:: Task inputs ::

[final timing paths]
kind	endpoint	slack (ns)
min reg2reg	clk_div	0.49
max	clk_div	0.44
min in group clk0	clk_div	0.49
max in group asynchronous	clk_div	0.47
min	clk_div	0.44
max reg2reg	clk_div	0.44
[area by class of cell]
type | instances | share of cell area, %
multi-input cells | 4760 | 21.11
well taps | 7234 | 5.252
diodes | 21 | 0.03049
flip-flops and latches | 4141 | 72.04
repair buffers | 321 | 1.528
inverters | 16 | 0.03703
==> flow/design.v <==
module wrapper_sprite_rotation
(
    input   wire    [0 : 0]     clk,
    input   wire    [0 : 0]     reset,
    input   wire    [3 : 0]     keys,
    output  wire    [0 : 0]     hsync,
    output  wire    [0 : 0]     vsync,
    output  wire    [2 : 0]     rgb
);
    reg [0:0] clk_div;
    always @(posedge clk, posedge reset)
    begin
        if( reset )
            clk_div <= 1'b0;
        else
            clk_div <= ~ clk_div;
    end
    control_test_top control_test_top_0
    (
        .clk    ( clk_div   ), 
        .reset  ( reset     ), 
        .hsync  ( hsync     ), 
        .vsync  ( vsync     ), 
        .rgb    ( rgb       ),
        .switches_p1(keys)
    );
endmodule
module hvsync_generator
#(
    parameter                   H_DISPLAY = 640,     
                                H_BACK    =  48,     
                                H_FRONT   =  16,     
                                H_SYNC    =  96,     
                                V_DISPLAY = 480,     
                                V_TOP     =  10,     
                                V_BOTTOM  =  33,     
                                V_SYNC    =   2      
)(
    input wire [0:0] clk,
    input wire reset,
    output reg hsync,
    output reg vsync,
    output wire display_on,
    output  reg     [15 : 0]    hpos,                
    output  reg     [15 : 0]    vpos                 
);
    localparam H_SYNC_START = H_DISPLAY + H_FRONT,  
               H_SYNC_END   = H_DISPLAY + H_FRONT + H_SYNC - 1,  
                H_MAX        = H_DISPLAY + H_BACK + H_FRONT + H_SYNC - 1, 
                V_SYNC_START = V_DISPLAY + V_BOTTOM,  
                V_SYNC_END   = V_DISPLAY + V_BOTTOM + V_SYNC - 1, 
                V_MAX        = V_DISPLAY + V_TOP + V_BOTTOM + V_SYNC - 1;  
    wire [0:0] hmaxxed;
    wire [0:0] vmaxxed;
    assign  hmaxxed = hpos == H_MAX;     
    assign  vmaxxed = vpos == V_MAX;     
    assign display_on = ( hpos < H_DISPLAY ) && ( vpos < V_DISPLAY );    
    always @(posedge clk, posedge reset)
    if( reset )
    begin
        hsync <= 1'b0;
        hpos  <= 16'b0;
    end
    else
    begin
        hsync <= ~ ( ( hpos >= H_SYNC_START ) && ( hpos <= H_SYNC_END ) ); 
        if( hmaxxed )
            hpos <= 16'b0;
        else
            hpos <= hpos + 1'b1;
    end
    always @(posedge clk, posedge reset)
    if( reset )
    begin
        vsync <= 1'b0;
        vpos  <= 16'b0;
    end
    else
    begin
        vsync <= ~ ( ( vpos >= V_SYNC_START ) && ( vpos <= V_SYNC_END ) ); 
        if( hmaxxed )
        begin
            if ( vmaxxed )
                vpos <= 16'b0;
            else
                vpos <= vpos + 1'b1;
        end
    end
endmodule  
module tank_bitmap
(
    input [7:0] addr,
    output [7:0] bits
);
    reg [15:0] bitarray[0:255];
    assign bits = (addr[0]) ? bitarray[addr>>1][15:8] : bitarray[addr>>1][7:0];
    initial begin
        bitarray['h00] = 16'b11110000000;
        bitarray['h01] = 16'b11110000000;
        bitarray['h02] = 16'b1100000000;
        bitarray['h03] = 16'b1100000000;
        bitarray['h04] = 16'b111101101111000;
        bitarray['h05] = 16'b111101101111000;
        bitarray['h06] = 16'b111111111111000;
        bitarray['h07] = 16'b111111111111000;
        bitarray['h08] = 16'b111111111111000;
        bitarray['h09] = 16'b111111111111000;
        bitarray['h0a] = 16'b111111111111000;
        bitarray['h0b] = 16'b111100001111000;
        bitarray['h0c] = 16'b111100001111000;
        bitarray['h0d] = 16'b0;
        bitarray['h0e] = 16'b0;
        bitarray['h0f] = 16'b0;
        bitarray['h10] = 16'b111000000000;
        bitarray['h11] = 16'b1111000000000;
        bitarray['h12] = 16'b1111000000000;
        bitarray['h13] = 16'b11000000000;
        bitarray['h14] = 16'b11101110000;
        bitarray['h15] = 16'b1101110000;
        bitarray['h16] = 16'b111101111110000;
        bitarray['h17] = 16'b111101111111000;
        bitarray['h18] = 16'b111111111111000;
        bitarray['h19] = 16'b11111111111000;
        bitarray['h1a] = 16'b11111111111100;
        bitarray['h1b] = 16'b11111111111100;
        bitarray['h1c] = 16'b11111001111100;
        bitarray['h1d] = 16'b1111001110000;
        bitarray['h1e] = 16'b1111000000000;
        bitarray['h1f] = 16'b1100000000000;
        bitarray['h20] = 16'b0;
        bitarray['h21] = 16'b0;
        bitarray['h22] = 16'b11000011000000;
        bitarray['h23] = 16'b111000111100000;
        bitarray['h24] = 16'b111101111110000;
        bitarray['h25] = 16'b1110111111000;
        bitarray['h26] = 16'b111111111100;
        bitarray['h27] = 16'b11111111110;
        bitarray['h28] = 16'b11011111111110;
        bitarray['h29] = 16'b111111111111100;
        bitarray['h2a] = 16'b111111111001000;
        bitarray['h2b] = 16'b11111110000000;
        bitarray['h2c] = 16'b1111100000000;
        bitarray['h2d] = 16'b111110000000;
        bitarray['h2e] = 16'b11110000000;
        bitarray['h2f] = 16'b1100000000;
        bitarray['h30] = 16'b0;
        bitarray['h31] = 16'b0;
        bitarray['h32] = 16'b110000000;
        bitarray['h33] = 16'b100001111000000;
        bitarray['h34] = 16'b1110001111110000;
        bitarray['h35] = 16'b1111010111111100;
        bitarray['h36] = 16'b1111111111111111;
        bitarray['h37] = 16'b1111111111111;
        bitarray['h38] = 16'b11111111110;
        bitarray['h39] = 16'b101111111110;
        bitarray['h3a] = 16'b1111111101100;
        bitarray['h3b] = 16'b11111111000000;
        bitarray['h3c] = 16'b1111111100000;
        bitarray['h3d] = 16'b11111110000;
        bitarray['h3e] = 16'b111100000;
        bitarray['h3f] = 16'b1100000;
        bitarray['h40] = 16'b0;
        bitarray['h41] = 16'b0;
        bitarray['h42] = 16'b0;
        bitarray['h43] = 16'b111111111000;
        bitarray['h44] = 16'b111111111000;
        bitarray['h45] = 16'b111111111000;
        bitarray['h46] = 16'b111111111000;
        bitarray['h47] = 16'b1100001111100000;
        bitarray['h48] = 16'b1111111111100000;
        bitarray['h49] = 16'b1111111111100000;
        bitarray['h4a] = 16'b1100001111100000;
        bitarray['h4b] = 16'b111111111000;
        bitarray['h4c] = 16'b111111111000;
        bitarray['h4d] = 16'b111111111000;
        bitarray['h4e] = 16'b111111111000;
        bitarray['h4f] = 16'b0;
    end
endmodule
module sprite_renderer2(
    input clk,
    input vstart,
    input load,
    input hstart,
    output reg [4:0] rom_addr,
    input hmirror, 
    input vmirror,
    input [7:0] rom_bits,
    output reg gfx,
    output busy
);
    assign busy = state != WAIT_FOR_VSTART;
    reg [2:0] state;
    reg [3:0] ycount;
    reg [3:0] xcount;
    reg [15:0] outbits;
    localparam WAIT_FOR_VSTART = 0;
    localparam WAIT_FOR_LOAD   = 1;
    localparam LOAD1_SETUP     = 2;
    localparam LOAD1_FETCH     = 3;
    localparam LOAD2_SETUP     = 4;
    localparam LOAD2_FETCH     = 5;
    localparam WAIT_FOR_HSTART = 6;
    localparam DRAW            = 7;
    always @(posedge clk)
    begin
        case (state)
        WAIT_FOR_VSTART: begin
            ycount <= 0;
            gfx <= 0;
            if (vstart) state <= WAIT_FOR_LOAD;
        end
        WAIT_FOR_LOAD: begin
            xcount <= 0;
        gfx <= 0;
            if (load) state <= LOAD1_SETUP;
        end
        LOAD1_SETUP: begin
            rom_addr <= {vmirror?~ycount:ycount, 1'b0};
            state <= LOAD1_FETCH;
        end
        LOAD1_FETCH: begin
        outbits[7:0] <= rom_bits;
            state <= LOAD2_SETUP;
        end
        LOAD2_SETUP: begin
            rom_addr <= {vmirror?~ycount:ycount, 1'b1};
            state <= LOAD2_FETCH;
        end
        LOAD2_FETCH: begin
            outbits[15:8] <= rom_bits;
            state <= WAIT_FOR_HSTART;
        end
        WAIT_FOR_HSTART: begin
            if (hstart) state <= DRAW;
        end
        DRAW: begin
            gfx <= outbits[hmirror ? ~xcount[3:0] : xcount[3:0]];
            xcount <= xcount + 1;
            if (xcount == 15) begin  
            ycount <= ycount + 1;
            if (ycount == 15)  
                state <= WAIT_FOR_VSTART;  
            else
            state <= WAIT_FOR_LOAD;  
            end
        end
        endcase
    end
endmodule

:::

What is being asked:
Once you find the line with "bitarray['h28] = 16'b11011111111110;" in the entries above, output it and each line after it up to and including the line with "bitarray['h46] = 16'b111111111000;", and nothing else.

Answer space:
        bitarray['h28] = 16'b11011111111110;
        bitarray['h29] = 16'b111111111111100;
        bitarray['h2a] = 16'b111111111001000;
        bitarray['h2b] = 16'b11111110000000;
        bitarray['h2c] = 16'b1111100000000;
        bitarray['h2d] = 16'b111110000000;
        bitarray['h2e] = 16'b11110000000;
        bitarray['h2f] = 16'b1100000000;
        bitarray['h30] = 16'b0;
        bitarray['h31] = 16'b0;
        bitarray['h32] = 16'b110000000;
        bitarray['h33] = 16'b100001111000000;
        bitarray['h34] = 16'b1110001111110000;
        bitarray['h35] = 16'b1111010111111100;
        bitarray['h36] = 16'b1111111111111111;
        bitarray['h37] = 16'b1111111111111;
        bitarray['h38] = 16'b11111111110;
        bitarray['h39] = 16'b101111111110;
        bitarray['h3a] = 16'b1111111101100;
        bitarray['h3b] = 16'b11111111000000;
        bitarray['h3c] = 16'b1111111100000;
        bitarray['h3d] = 16'b11111110000;
        bitarray['h3e] = 16'b111100000;
        bitarray['h3f] = 16'b1100000;
        bitarray['h40] = 16'b0;
        bitarray['h41] = 16'b0;
        bitarray['h42] = 16'b0;
        bitarray['h43] = 16'b111111111000;
        bitarray['h44] = 16'b111111111000;
        bitarray['h45] = 16'b111111111000;
        bitarray['h46] = 16'b111111111000;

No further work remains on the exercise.